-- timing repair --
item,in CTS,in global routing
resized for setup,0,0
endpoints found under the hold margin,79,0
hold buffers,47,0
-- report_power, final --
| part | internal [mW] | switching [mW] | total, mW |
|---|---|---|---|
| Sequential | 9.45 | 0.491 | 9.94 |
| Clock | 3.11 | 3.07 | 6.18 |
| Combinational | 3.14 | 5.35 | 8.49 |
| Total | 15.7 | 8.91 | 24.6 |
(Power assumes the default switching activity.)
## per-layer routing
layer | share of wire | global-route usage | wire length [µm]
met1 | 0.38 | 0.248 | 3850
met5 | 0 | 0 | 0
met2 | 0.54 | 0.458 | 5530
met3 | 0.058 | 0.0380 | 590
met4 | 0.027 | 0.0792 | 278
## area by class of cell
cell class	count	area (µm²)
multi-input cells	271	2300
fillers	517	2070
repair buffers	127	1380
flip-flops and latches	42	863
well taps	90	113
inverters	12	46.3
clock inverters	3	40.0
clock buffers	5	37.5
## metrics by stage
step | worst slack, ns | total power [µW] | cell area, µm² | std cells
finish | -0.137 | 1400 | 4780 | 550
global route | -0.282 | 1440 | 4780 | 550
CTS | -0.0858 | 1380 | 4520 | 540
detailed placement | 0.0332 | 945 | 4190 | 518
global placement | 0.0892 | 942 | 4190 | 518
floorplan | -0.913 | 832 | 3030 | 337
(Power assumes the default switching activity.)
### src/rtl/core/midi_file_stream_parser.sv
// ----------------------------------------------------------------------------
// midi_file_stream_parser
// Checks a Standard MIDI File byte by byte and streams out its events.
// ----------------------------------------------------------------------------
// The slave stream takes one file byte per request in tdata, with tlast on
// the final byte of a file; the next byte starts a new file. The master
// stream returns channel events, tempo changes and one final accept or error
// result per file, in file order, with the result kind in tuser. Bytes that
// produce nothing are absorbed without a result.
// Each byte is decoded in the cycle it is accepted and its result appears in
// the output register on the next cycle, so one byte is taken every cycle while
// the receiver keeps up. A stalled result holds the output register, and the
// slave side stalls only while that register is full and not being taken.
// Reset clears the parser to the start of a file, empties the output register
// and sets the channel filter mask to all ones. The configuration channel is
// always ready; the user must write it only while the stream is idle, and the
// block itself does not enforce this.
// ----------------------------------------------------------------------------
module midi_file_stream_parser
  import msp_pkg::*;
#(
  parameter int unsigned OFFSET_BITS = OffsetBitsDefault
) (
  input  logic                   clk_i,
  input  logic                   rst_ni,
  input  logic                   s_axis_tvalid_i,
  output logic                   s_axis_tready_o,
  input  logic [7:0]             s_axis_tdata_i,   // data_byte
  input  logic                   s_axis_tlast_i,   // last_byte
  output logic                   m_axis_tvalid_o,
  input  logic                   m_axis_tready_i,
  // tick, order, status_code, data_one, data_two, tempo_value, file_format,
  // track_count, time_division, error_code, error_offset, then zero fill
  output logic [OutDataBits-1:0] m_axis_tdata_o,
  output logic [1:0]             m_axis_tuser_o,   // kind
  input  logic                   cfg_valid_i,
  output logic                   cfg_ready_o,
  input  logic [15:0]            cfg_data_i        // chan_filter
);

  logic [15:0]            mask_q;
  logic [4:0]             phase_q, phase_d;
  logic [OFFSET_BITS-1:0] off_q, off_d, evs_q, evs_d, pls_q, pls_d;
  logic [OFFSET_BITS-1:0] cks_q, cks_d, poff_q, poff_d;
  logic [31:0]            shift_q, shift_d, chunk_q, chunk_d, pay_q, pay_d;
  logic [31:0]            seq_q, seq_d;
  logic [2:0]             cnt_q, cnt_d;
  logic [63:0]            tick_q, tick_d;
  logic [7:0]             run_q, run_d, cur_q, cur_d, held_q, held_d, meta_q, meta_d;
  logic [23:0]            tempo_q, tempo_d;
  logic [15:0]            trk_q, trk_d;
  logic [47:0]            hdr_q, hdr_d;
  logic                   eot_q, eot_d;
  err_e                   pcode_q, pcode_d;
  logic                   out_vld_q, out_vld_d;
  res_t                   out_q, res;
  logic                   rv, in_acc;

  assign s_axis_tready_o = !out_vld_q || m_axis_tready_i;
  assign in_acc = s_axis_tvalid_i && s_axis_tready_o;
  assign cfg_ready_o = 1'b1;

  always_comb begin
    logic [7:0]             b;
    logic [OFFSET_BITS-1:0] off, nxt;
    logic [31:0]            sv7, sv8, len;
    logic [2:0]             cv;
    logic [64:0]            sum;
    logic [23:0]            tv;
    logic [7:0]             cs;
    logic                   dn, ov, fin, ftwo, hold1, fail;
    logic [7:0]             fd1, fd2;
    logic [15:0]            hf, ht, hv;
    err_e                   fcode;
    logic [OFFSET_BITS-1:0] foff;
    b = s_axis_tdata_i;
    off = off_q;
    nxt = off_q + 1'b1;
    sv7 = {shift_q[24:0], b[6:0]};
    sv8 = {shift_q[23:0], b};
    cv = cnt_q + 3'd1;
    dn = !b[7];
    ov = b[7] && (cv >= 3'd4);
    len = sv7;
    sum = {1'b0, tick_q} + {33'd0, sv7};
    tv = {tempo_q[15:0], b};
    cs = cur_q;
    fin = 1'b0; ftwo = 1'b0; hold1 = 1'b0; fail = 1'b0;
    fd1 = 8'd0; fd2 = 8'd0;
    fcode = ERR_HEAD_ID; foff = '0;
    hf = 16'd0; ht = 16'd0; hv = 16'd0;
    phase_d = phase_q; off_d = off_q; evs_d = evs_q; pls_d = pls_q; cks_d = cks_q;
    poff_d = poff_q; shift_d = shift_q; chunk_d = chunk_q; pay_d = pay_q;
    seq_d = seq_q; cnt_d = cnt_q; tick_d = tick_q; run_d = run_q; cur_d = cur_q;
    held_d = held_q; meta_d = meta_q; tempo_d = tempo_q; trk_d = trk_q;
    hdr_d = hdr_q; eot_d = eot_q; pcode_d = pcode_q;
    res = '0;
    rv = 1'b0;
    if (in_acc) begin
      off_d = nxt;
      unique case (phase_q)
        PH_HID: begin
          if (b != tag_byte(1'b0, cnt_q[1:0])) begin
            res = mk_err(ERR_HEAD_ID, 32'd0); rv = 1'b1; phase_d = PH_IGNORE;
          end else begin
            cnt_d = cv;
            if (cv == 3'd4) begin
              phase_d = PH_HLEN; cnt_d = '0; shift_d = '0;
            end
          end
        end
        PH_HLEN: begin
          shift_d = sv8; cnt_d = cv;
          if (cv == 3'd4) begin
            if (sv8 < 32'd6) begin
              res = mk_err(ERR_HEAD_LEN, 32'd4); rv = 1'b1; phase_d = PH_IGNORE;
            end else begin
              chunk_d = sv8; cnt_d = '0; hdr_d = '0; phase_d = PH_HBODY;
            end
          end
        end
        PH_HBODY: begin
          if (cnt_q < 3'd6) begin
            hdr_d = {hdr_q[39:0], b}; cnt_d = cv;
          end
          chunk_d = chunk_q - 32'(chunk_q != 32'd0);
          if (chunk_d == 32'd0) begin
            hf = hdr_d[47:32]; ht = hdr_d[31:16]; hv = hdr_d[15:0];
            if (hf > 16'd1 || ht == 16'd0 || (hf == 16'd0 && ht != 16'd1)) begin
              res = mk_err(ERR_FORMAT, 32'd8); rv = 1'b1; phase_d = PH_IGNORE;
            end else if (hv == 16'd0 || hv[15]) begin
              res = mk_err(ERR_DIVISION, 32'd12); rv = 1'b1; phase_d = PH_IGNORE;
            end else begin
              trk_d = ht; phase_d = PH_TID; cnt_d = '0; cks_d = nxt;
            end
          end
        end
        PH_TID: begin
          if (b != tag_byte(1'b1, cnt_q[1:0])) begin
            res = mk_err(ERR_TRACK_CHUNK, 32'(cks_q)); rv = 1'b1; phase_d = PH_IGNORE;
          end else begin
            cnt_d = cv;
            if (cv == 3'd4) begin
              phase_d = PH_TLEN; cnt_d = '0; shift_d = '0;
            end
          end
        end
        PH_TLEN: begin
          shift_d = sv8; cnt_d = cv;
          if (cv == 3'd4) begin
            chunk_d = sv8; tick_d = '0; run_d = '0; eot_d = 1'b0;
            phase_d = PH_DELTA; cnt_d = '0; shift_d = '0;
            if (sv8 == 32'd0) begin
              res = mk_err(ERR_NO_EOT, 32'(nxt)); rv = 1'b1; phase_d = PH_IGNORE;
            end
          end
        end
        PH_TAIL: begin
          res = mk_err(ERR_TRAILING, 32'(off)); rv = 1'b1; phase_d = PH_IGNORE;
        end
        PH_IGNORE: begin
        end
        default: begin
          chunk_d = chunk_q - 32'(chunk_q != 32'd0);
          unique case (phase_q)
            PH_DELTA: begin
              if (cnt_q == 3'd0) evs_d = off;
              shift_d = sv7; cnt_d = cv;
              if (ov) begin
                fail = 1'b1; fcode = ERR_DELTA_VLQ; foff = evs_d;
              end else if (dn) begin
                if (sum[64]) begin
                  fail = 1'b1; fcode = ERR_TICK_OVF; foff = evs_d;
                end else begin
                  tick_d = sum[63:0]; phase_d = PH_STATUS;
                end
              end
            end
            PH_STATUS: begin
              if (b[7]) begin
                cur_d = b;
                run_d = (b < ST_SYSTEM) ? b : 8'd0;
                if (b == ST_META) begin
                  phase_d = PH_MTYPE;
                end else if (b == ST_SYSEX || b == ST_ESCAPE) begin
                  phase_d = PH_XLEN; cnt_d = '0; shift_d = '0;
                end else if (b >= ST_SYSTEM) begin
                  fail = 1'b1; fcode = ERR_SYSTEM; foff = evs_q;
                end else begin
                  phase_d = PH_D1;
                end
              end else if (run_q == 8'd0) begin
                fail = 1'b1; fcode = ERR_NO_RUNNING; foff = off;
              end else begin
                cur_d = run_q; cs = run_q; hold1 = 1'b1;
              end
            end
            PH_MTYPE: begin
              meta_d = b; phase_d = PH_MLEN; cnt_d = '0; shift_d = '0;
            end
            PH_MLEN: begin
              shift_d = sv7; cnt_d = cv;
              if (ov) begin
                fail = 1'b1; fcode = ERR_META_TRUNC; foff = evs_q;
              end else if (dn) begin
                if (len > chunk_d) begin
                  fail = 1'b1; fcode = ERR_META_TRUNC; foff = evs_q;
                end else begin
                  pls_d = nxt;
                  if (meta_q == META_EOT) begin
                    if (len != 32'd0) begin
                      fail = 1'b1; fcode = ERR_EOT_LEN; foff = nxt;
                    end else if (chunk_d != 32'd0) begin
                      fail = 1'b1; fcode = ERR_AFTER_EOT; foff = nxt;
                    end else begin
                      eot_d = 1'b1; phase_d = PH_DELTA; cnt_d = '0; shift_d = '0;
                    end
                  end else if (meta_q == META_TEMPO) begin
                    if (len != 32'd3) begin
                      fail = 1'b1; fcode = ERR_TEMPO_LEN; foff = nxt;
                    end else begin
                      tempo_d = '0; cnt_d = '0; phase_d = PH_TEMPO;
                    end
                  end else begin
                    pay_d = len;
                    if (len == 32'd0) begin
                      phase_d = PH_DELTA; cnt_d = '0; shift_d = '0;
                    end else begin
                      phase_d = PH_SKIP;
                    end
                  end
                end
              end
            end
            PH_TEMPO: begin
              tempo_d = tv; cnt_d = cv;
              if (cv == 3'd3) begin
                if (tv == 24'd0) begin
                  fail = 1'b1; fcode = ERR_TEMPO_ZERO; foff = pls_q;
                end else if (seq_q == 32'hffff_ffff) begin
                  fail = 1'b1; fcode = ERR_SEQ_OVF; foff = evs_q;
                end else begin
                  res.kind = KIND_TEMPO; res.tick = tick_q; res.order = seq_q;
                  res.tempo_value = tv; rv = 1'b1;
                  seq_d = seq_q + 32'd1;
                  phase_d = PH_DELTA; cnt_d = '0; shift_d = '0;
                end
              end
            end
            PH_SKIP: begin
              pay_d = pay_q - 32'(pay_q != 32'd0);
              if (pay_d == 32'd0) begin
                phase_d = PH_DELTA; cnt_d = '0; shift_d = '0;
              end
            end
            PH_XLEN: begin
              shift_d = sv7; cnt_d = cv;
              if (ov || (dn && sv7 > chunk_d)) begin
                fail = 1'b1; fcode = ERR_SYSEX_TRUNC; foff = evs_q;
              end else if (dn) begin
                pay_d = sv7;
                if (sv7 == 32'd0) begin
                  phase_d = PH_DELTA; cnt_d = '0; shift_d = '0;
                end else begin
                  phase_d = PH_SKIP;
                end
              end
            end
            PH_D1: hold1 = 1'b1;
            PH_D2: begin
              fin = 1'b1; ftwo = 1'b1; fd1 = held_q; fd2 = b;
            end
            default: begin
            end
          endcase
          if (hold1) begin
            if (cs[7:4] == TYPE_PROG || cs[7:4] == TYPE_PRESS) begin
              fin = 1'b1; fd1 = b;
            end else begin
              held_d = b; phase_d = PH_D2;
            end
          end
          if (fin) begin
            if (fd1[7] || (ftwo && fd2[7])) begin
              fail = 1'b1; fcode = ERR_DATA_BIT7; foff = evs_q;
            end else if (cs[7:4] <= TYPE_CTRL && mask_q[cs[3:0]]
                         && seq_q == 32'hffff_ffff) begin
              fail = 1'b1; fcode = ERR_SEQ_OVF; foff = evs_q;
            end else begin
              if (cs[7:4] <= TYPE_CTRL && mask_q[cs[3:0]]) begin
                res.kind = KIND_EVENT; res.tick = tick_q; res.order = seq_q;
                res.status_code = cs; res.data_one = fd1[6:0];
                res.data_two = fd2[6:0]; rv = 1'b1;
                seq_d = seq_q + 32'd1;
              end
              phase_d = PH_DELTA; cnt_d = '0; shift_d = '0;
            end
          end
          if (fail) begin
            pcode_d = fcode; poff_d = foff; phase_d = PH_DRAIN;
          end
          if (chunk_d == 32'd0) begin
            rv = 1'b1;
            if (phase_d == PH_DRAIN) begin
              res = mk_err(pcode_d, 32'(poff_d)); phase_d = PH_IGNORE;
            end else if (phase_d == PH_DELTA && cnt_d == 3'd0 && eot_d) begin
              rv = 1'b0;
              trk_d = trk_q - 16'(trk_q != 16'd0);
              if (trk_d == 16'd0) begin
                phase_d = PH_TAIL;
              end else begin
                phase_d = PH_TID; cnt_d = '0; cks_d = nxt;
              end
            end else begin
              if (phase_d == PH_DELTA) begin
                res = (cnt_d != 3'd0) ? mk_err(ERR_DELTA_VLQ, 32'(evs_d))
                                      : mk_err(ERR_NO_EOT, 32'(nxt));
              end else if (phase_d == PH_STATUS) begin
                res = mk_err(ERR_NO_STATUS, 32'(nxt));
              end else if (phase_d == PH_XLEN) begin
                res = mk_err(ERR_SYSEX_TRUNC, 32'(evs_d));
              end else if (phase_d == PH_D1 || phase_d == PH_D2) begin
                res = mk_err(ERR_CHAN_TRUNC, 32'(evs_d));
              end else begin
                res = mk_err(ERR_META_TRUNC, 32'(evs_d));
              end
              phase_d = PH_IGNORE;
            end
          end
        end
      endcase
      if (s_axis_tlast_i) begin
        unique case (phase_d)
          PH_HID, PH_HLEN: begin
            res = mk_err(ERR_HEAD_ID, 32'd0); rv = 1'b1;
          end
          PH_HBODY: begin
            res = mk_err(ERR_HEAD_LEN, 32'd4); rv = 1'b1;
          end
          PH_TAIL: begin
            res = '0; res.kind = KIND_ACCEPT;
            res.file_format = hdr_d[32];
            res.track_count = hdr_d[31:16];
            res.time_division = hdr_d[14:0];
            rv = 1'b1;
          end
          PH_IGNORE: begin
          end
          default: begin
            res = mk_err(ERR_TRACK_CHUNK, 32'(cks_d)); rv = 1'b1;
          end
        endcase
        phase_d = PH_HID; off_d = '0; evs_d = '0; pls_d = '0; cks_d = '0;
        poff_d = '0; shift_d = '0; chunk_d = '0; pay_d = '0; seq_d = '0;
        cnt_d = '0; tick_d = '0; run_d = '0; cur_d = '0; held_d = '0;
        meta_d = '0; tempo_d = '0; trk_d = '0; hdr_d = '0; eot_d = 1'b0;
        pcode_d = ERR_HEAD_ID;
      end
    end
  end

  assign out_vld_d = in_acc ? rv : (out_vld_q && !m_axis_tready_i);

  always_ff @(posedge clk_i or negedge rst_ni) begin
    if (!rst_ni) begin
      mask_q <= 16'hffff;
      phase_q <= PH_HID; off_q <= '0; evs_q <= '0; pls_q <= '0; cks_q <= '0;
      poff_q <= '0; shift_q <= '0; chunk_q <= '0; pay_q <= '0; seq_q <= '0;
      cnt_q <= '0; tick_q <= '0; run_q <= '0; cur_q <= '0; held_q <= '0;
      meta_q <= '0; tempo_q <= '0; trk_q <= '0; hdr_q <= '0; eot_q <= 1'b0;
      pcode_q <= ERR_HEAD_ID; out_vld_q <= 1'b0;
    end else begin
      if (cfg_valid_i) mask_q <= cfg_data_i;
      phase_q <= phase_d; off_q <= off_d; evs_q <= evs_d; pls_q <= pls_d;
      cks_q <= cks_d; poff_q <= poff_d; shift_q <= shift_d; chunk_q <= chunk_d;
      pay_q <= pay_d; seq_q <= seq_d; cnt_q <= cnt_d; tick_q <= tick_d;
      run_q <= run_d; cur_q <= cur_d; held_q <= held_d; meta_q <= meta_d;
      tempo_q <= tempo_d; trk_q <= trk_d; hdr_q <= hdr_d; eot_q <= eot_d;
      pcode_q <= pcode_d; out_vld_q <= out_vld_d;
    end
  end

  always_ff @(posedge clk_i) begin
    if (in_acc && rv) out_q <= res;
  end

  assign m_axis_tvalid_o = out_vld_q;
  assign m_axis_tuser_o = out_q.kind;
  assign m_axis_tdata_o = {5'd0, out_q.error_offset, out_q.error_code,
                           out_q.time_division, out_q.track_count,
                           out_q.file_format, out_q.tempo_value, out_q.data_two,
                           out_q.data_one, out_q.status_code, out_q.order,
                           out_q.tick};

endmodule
* * *
## WORK TASK
Take the first line of the material above as the start and the line that contains "met4 | 0.027 | 0.0792 | 278" as the end. Output only that span, every line exactly as it stands.

## TASK RESULT
-- timing repair --
item,in CTS,in global routing
resized for setup,0,0
endpoints found under the hold margin,79,0
hold buffers,47,0
-- report_power, final --
| part | internal [mW] | switching [mW] | total, mW |
|---|---|---|---|
| Sequential | 9.45 | 0.491 | 9.94 |
| Clock | 3.11 | 3.07 | 6.18 |
| Combinational | 3.14 | 5.35 | 8.49 |
| Total | 15.7 | 8.91 | 24.6 |
(Power assumes the default switching activity.)
## per-layer routing
layer | share of wire | global-route usage | wire length [µm]
met1 | 0.38 | 0.248 | 3850
met5 | 0 | 0 | 0
met2 | 0.54 | 0.458 | 5530
met3 | 0.058 | 0.0380 | 590
met4 | 0.027 | 0.0792 | 278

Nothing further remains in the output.